Neighborhood dance classes were the start of promotoras
Several of Every Neighborhood Partnership’s promotoras got their start as dance fitness instructors with the help of Community’s financial support. Since 2018, the healthcare system has invested nearly $30,000 to purchase sound systems for 12 sites and help train more than 50 dance class instructors as part of an effort to encourage healthier lifestyles in neighborhoods where residents were not likely to have access to gyms or parks.

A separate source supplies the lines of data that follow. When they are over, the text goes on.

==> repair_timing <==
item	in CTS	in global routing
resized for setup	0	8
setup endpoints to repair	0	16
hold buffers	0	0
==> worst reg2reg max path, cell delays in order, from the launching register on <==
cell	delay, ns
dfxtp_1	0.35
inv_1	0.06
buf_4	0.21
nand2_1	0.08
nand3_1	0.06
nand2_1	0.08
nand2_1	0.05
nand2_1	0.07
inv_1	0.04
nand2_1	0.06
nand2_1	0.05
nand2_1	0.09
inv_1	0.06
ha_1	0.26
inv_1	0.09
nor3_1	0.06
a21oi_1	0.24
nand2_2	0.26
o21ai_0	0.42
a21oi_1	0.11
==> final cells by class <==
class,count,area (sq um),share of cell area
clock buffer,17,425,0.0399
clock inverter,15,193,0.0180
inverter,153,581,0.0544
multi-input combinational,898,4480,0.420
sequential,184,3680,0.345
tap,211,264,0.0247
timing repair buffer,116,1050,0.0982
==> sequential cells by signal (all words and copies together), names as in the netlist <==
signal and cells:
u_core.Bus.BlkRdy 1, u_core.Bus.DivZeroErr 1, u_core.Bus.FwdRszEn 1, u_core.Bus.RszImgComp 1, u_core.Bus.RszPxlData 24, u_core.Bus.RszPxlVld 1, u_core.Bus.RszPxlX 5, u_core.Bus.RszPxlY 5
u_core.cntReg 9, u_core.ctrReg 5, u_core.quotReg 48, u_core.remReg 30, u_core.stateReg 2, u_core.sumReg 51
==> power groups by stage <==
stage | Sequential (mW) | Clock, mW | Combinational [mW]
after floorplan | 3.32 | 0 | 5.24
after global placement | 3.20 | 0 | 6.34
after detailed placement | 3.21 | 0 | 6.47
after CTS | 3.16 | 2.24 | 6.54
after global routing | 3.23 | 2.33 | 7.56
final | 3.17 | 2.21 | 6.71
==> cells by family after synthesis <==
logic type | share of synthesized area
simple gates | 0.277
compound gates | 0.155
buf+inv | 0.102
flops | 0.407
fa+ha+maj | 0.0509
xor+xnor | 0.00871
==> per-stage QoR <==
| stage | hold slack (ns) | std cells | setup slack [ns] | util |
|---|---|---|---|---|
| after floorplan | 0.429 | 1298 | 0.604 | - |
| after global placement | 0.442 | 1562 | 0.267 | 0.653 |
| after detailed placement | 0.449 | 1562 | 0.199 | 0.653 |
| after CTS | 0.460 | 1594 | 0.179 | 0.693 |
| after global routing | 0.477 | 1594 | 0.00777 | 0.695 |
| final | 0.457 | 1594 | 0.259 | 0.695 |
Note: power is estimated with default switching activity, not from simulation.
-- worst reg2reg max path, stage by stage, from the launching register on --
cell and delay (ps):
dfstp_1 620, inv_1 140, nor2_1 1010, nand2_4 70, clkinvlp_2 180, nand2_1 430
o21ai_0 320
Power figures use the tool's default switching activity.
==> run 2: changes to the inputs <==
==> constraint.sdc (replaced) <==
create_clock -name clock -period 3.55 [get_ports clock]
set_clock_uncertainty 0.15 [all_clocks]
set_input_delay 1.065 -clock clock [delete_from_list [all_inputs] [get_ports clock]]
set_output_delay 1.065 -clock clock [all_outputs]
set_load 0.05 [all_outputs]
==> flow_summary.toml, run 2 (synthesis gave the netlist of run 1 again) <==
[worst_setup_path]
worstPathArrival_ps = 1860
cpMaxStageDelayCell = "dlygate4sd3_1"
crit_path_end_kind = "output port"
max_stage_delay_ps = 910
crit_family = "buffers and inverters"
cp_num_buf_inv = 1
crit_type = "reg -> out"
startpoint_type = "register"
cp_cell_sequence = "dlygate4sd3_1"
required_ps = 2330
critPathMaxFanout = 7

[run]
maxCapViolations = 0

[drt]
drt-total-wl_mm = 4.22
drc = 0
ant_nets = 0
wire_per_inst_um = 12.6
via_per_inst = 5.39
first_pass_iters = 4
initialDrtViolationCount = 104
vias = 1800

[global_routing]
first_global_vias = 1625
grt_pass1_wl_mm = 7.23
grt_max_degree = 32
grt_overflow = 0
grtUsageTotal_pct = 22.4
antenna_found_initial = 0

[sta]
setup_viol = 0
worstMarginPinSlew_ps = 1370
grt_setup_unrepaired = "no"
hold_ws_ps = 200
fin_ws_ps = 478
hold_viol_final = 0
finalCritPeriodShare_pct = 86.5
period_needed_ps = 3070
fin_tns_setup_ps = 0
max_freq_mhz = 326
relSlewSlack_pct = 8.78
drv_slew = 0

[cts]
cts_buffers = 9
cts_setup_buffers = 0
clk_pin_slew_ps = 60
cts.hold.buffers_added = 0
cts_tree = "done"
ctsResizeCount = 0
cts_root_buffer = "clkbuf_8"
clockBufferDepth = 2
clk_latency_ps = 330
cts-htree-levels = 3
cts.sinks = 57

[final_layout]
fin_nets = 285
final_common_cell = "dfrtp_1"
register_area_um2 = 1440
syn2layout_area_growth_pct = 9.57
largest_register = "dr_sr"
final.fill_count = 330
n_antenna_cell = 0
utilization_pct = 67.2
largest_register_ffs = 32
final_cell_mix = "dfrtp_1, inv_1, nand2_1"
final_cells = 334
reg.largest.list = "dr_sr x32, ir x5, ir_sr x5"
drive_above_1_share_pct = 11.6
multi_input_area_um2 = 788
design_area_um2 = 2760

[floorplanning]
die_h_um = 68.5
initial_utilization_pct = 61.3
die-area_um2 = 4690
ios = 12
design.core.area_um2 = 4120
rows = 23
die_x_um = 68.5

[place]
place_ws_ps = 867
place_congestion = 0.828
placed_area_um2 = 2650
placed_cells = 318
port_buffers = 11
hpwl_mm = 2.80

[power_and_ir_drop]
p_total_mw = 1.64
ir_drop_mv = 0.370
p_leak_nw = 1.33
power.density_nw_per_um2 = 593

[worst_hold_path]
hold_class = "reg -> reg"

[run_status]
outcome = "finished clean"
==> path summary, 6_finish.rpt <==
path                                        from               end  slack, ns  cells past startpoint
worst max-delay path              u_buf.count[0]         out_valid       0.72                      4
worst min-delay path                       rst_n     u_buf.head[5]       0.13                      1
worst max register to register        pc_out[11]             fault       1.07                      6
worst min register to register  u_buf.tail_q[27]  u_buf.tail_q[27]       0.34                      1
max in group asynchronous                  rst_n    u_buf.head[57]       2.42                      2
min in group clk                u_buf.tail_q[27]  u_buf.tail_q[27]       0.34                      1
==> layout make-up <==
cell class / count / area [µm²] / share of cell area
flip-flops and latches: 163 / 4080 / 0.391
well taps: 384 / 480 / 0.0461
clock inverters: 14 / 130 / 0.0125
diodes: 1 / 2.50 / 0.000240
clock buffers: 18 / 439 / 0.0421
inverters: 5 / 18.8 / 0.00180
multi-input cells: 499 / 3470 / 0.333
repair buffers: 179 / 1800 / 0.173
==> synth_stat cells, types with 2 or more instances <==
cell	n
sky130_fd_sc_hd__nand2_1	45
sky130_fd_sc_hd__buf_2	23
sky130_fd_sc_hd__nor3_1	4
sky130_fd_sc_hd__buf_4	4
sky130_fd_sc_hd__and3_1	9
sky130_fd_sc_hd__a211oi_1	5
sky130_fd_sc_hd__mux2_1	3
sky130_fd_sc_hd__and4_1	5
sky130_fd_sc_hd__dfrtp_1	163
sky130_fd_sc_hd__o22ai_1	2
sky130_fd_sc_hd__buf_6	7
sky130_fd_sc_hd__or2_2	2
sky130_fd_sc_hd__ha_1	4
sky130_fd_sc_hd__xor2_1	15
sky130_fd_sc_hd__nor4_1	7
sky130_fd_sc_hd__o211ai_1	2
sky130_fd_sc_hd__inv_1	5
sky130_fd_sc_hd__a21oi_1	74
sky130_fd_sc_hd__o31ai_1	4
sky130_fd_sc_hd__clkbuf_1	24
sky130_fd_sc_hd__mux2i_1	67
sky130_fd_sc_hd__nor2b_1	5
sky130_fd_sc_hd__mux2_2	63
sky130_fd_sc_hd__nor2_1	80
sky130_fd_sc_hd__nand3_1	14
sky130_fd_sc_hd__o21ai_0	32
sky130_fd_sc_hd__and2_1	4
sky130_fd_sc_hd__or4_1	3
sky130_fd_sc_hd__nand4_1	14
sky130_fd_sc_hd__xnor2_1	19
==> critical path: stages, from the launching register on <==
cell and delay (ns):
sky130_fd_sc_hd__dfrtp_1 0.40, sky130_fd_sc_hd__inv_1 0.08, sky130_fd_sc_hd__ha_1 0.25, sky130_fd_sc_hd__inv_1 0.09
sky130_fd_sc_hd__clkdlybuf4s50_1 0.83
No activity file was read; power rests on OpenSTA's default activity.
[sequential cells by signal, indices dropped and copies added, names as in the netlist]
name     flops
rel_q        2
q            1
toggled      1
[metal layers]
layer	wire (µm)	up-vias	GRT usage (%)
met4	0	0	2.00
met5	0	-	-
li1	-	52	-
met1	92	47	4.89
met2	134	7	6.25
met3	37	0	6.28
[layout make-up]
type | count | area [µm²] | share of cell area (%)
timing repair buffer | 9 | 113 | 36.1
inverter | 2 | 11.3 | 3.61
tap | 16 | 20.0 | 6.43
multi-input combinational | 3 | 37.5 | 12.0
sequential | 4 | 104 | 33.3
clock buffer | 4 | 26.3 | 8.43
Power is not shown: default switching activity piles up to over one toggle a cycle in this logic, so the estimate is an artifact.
<file path="config.mk">
export PLATFORM = sky130hd
export DESIGN_NAME = nmk112_bank_mapper_flat
export DESIGN_NICKNAME = d
export VERILOG_FILES = /design/src/rtl/nmk112_pkg.sv /design/src/rtl/nmk112_bank_mapper_if.sv /design/src/rtl/nmk112_regfile.sv /design/src/rtl/nmk112_bank_mapper.sv /design/src/flat_wrapper.sv
export SDC_FILE = /design/constraint.sdc
export NUM_CORES = 1
export LEC_CHECK = 0
export ABC_AREA = 1
export BUFFER_PORTS_ARGS = -buffer_cell sky130_fd_sc_hd__buf_2
export CORE_MARGIN = 2
export CORE_UTILIZATION = 50
export DETAILED_ROUTE_END_ITERATION = 10
export PLACE_DENSITY = 0.85
export SKIP_LAST_GASP = 1
export SLEW_MARGIN = 20
export SYNTH_ARGS = -nofsm -noshare
export SYNTH_HDL_FRONTEND = slang
export SYNTH_SLANG_ARGS = --single-unit
</file>
<file path="constraint.sdc">
create_clock -name CLK -period 1.5 [get_ports CLK]
set_input_delay 0.3 -clock CLK [delete_from_list [all_inputs] [get_ports CLK]]
set_output_delay 0.3 -clock CLK [all_outputs]
set_load 0.005 [all_outputs]
</file>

Support for the fitness instructors and promotora training is part of the community benefit work the not-for-profit hospital system does annually in response to the region’s identified health needs. Obesity and diabetes are the second biggest health challenges listed in the regional Community Health Needs Assessment. Last year Community provided $175.3 million in outreach and education, support for local service organizations, medical education and training, and in unreimbursed costs of medical care for the poor and underserved.
The dance fitness program was prompted after a series of community meetings with southeast and southwest Fresno neighborhood parents, local non-profit organizations and healthcare providers. Participants expressed the need to exercise in safe spaces with consistent class schedules.
Before the COVID-19 pandemic, the free classes were held at 14 sites including Fresno Unified elementary and high schools, community centers and a local playground. Participants’ reported results include increased self-esteem, a heightened sense of community and weight loss.
Healthy change spills over into economic uplift
“I’m helping contaminate my community,” Pinal says jokingly, “but in a positive way. It’s not only helping them change their health, but there are changes professionally too. People are now wanting to learn English or a new career.”
Pinal shares that one of her Latin dance class participants gained enough confidence to apply for and become a secretary in Clovis Unified School District, which was specifically looking for Spanish speakers in that role. “She always says to me, ‘Thank you for you. I was afraid, but I wanted to learn and you encouraged me,’” says Pinal.
“People can change not only their health but their profession and their life. I feel proud of that.”